# Downstairs Handgun Storage



## kenn (Dec 13, 2007)

I have been trying to figure out handgun storage for my downstairs. I don't want to leave a hidden but unlocked gun downstairs at night, but it is a pain to carry it up and down the stairs every night. And I like having a gun downstairs while my wife and I are home.

I read that most thieves can find the hiding places (fairly common places) of guns in under 4 minutes. Of course, this is from the Biometric Wallsafe website so I am sure it was a little biased.

I was gonna get one of these:
http://www.earthtechproducts.com/p2604.html?productid=p2604&channelid=NEXTA
seems a little cheaper.

What does everybody do?


----------



## submoa (Dec 16, 2007)

Problem with those little safes is that burglar will probably just take the whole safe and open it later.

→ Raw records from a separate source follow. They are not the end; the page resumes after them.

==> src/rtl/io_pkg.sv <==
`default_nettype none
// ============================================================================
// Module      : io_pkg
// Description : Shared types and constants for the two-master I/O bus arbiter.
//               Provides the owner/state encoding, default bus widths, master
//               id constants and a saturating burst-counter helper.
// Revision    : 1.0 - initial release
// ============================================================================
package io_pkg;

  // Registered bus owner / arbiter state
  typedef enum logic [1:0] {
    IDLE = 2'd0,
    OWN0 = 2'd1,
    OWN1 = 2'd2
  } owner_state_e;

  localparam int ADDR_W_DEF = 8;
  localparam int DATA_W_DEF = 8;

  // Master ids; the id is also the tag carried with every read
  localparam logic M0 = 1'b0;
  localparam logic M1 = 1'b1;

  // Burst counter increment that stops at the configured limit
  function automatic logic [3:0] bcnt_sat_inc(input logic [3:0] cnt, input logic [3:0] lim);
    return (cnt >= lim) ? cnt : cnt + 4'd1;
  endfunction

endpackage
`default_nettype wire

==> src/rtl/io_rd_tag_pipe.sv <==
`default_nettype none
// ============================================================================
// Module      : io_rd_tag_pipe
// Description : DEPTH-stage shift register carrying {valid, master id} for
//               every read strobe, so returning data is steered to the master
//               that issued the read regardless of later owner changes.
// Ports       : clk, rst        - clock, async active-high reset
//               i_vld / i_id    - read strobe issued this cycle and its master
//               o_vld / o_id    - read data valid on the I/O block this cycle
// Revision    : 1.0 - initial release
// ============================================================================
module io_rd_tag_pipe #(
  parameter int DEPTH = 1
) (
  input  logic clk,
  input  logic rst,
  input  logic i_vld,
  input  logic i_id,
  output logic o_vld,
  output logic o_id
);

  logic [DEPTH-1:0] r_vld;
  logic [DEPTH-1:0] r_id;

  // Reset clears every stage so in-flight reads never return
  always_ff @(posedge clk or posedge rst) begin
    if (rst) begin
      r_vld <= '0;
      r_id  <= '0;
    end else begin
      r_vld[0] <= i_vld;
      r_id[0]  <= i_id;
      for (int i = 1; i < DEPTH; i++) begin
        r_vld[i] <= r_vld[i-1];
        r_id[i]  <= r_id[i-1];
      end
    end
  end

  assign o_vld = r_vld[DEPTH-1];
  assign o_id  = r_id[DEPTH-1];

endmodule
`default_nettype wire

==> src/rtl/io_bus_arbiter.sv <==
`default_nettype none
// ============================================================================
// Module      : io_bus_arbiter
// Description : Shares the single-port I/O register bus between the CPU (M0)
//               and a secondary master (M1). Round-robin with a bounded burst
//               per owner, zero-wait combinational grant, registered command
//               to the I/O block, read data returned to the issuing master.
// Ports       : clk, rst                 - clock, async active-high reset
//               mX_req/we/addr/wdata     - command from master X (held until gnt)
//               mX_gnt                   - command accepted this cycle
//               mX_rvalid / mX_rdata     - read return pulse and data
//               io_we/io_re/io_addr/io_data_in - registered command to I/O block
//               io_data_out              - read data from I/O block
// Revision    : 1.0 - initial release
// ============================================================================
module io_bus_arbiter
  import io_pkg::*;
#(
  parameter int ADDR_W    = ADDR_W_DEF,
  parameter int DATA_W    = DATA_W_DEF,
  parameter int READ_LAT  = 1,
  parameter int MAX_BURST = 4
) (
  input  logic              clk,
  input  logic              rst,
  input  logic              m0_req,
  input  logic              m0_we,
  input  logic [ADDR_W-1:0] m0_addr,
  input  logic [DATA_W-1:0] m0_wdata,
  output logic              m0_gnt,
  output logic              m0_rvalid,
  output logic [DATA_W-1:0] m0_rdata,
  input  logic              m1_req,
  input  logic              m1_we,
  input  logic [ADDR_W-1:0] m1_addr,
  input  logic [DATA_W-1:0] m1_wdata,
  output logic              m1_gnt,
  output logic              m1_rvalid,
  output logic [DATA_W-1:0] m1_rdata,
  output logic              io_we,
  output logic              io_re,
  output logic [ADDR_W-1:0] io_addr,
  output logic [DATA_W-1:0] io_data_in,
  input  logic [DATA_W-1:0] io_data_out
);

  localparam logic [3:0] C_MAX_BURST = 4'(MAX_BURST);

  owner_state_e      r_state;
  owner_state_e      w_state_nxt;
  logic [3:0]        r_bcnt;
  logic [3:0]        w_bcnt_nxt;
  logic              r_last;
  logic              w_last_nxt;
  logic              w_sel;
  logic              w_acc;
  logic              w_cmd_we;
  logic [ADDR_W-1:0] w_cmd_addr;
  logic [DATA_W-1:0] w_cmd_wdata;

  logic              r_io_we;
  logic              r_io_re;
  logic [ADDR_W-1:0] r_io_addr;
  logic [DATA_W-1:0] r_io_data_in;
  logic              r_rd_id;

  logic              w_ret_vld;
  logic              w_ret_id;

  // --------------------------------------------------------------------------
  // Selection: owner keeps the bus while under its burst limit or while the
  // other master is quiet; from IDLE a tie goes to the master not served last.
  // --------------------------------------------------------------------------
  always_comb begin
    w_sel = M0;
    case (r_state)
      OWN0: begin
        if (m0_req && (!m1_req || (r_bcnt < C_MAX_BURST))) w_sel = M0;
        else if (m1_req)                                  w_sel = M1;
        else                                              w_sel = M0;
      end
      OWN1: begin
        if (m1_req && (!m0_req || (r_bcnt < C_MAX_BURST))) w_sel = M1;
        else if (m0_req)                                  w_sel = M0;
        else                                              w_sel = M1;
      end
      default: begin
        if (m0_req && m1_req) w_sel = ~r_last;
        else if (m1_req)      w_sel = M1;
        else                  w_sel = M0;
      end
    endcase
  end

  // Grants are forced low while reset is asserted
  assign m0_gnt = m0_req & (w_sel == M0) & ~rst;
  assign m1_gnt = m1_req & (w_sel == M1) & ~rst;
  assign w_acc  = m0_gnt | m1_gnt;

  assign w_cmd_we    = (w_sel == M1) ? m1_we    : m0_we;
  assign w_cmd_addr  = (w_sel == M1) ? m1_addr  : m0_addr;
  assign w_cmd_wdata = (w_sel == M1) ? m1_wdata : m0_wdata;

  // --------------------------------------------------------------------------
  // Next-state: any accept makes the acceptor owner; an idle cycle drops to
  // IDLE and clears the burst count but remembers who was served last.
  // --------------------------------------------------------------------------
  always_comb begin
    w_state_nxt = IDLE;
    w_bcnt_nxt  = 4'd0;
    w_last_nxt  = r_last;
    if (w_acc) begin
      w_last_nxt  = w_sel;
      w_state_nxt = (w_sel == M1) ? OWN1 : OWN0;
      if (((r_state == OWN0) && (w_sel == M0)) || ((r_state == OWN1) && (w_sel == M1)))
        w_bcnt_nxt = bcnt_sat_inc(r_bcnt, C_MAX_BURST);
      else
        w_bcnt_nxt = 4'd1;
    end
  end

  always_ff @(posedge clk or posedge rst) begin
    if (rst) begin
      r_state <= IDLE;
      r_bcnt  <= 4'd0;
      r_last  <= M1;
    end else begin
      r_state <= w_state_nxt;
      r_bcnt  <= w_bcnt_nxt;
      r_last  <= w_last_nxt;
    end
  end

  // --------------------------------------------------------------------------
  // Registered command toward the I/O block; address/data hold when idle.
  // --------------------------------------------------------------------------
  always_ff @(posedge clk or posedge rst) begin
    if (rst) begin
      r_io_we      <= 1'b0;
      r_io_re      <= 1'b0;
      r_io_addr    <= '0;
      r_io_data_in <= '0;
      r_rd_id      <= M0;
    end else begin
      r_io_we <= w_acc &  w_cmd_we;
      r_io_re <= w_acc & ~w_cmd_we;
      if (w_acc) begin
        r_io_addr    <= w_cmd_addr;
        r_io_data_in <= w_cmd_wdata;
        r_rd_id      <= w_sel;
      end
    end
  end

  assign io_we      = r_io_we;
  assign io_re      = r_io_re;
  assign io_addr    = r_io_addr;
  assign io_data_in = r_io_data_in;

  // Tag pipe is fed by the issued read strobe, so its exit lines up with the
  // cycle in which io_data_out carries that read's result.
  io_rd_tag_pipe #(
    .DEPTH (READ_LAT)
  ) u_rd_tag_pipe (
    .clk   (clk),
    .rst   (rst),
    .i_vld (r_io_re),
    .i_id  (r_rd_id),
    .o_vld (w_ret_vld),
    .o_id  (w_ret_id)
  );

  assign m0_rvalid = w_ret_vld & (w_ret_id == M0);
  assign m1_rvalid = w_ret_vld & (w_ret_id == M1);
  assign m0_rdata  = rst ? '0 : io_data_out;
  assign m1_rdata  = rst ? '0 : io_data_out;

endmodule
`default_nettype wire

I have a biometric wall-vault that is mounted between studs and is wired to household current with battery backup.


----------



## Steve M1911A1 (Feb 6, 2008)

kenn said:


> I have been trying to figure out handgun storage for my downstairs. I don't want to leave a hidden but unlocked gun downstairs at night, but it is a pain to carry it up and down the stairs every night. And I like having a gun downstairs while my wife and I are home...


A friend of mine used to keep a 9mm Glock tucked in among the books, in a bookcase near his front door. It was up high enough so the kids couldn't get it, and it was invisible, but he and his wife had instant access.
Would a burglar search through a case of books? Probably not.
(What do you burglars out there think about this?)


----------



## Todd (Jul 3, 2006)

They have those "gun magnet" things that allow you to hide a gun under a coffee table or other out of reach areas. Not something I'd personally use, especially with the kids around, but it's an option. One of the products even showed you could mount your gun in the shower so you're never unarmed. :anim_lol:



I wish I had a Mr. & Mrs. Smith bunker complete with the arsenal and all the cash!


----------



## tony pasley (May 6, 2006)

Simple, if my pants are on my pistol is with me.


----------



## Shipwreck (Jan 26, 2006)

Before I had a son, I had guns in drawers and other places all over the house.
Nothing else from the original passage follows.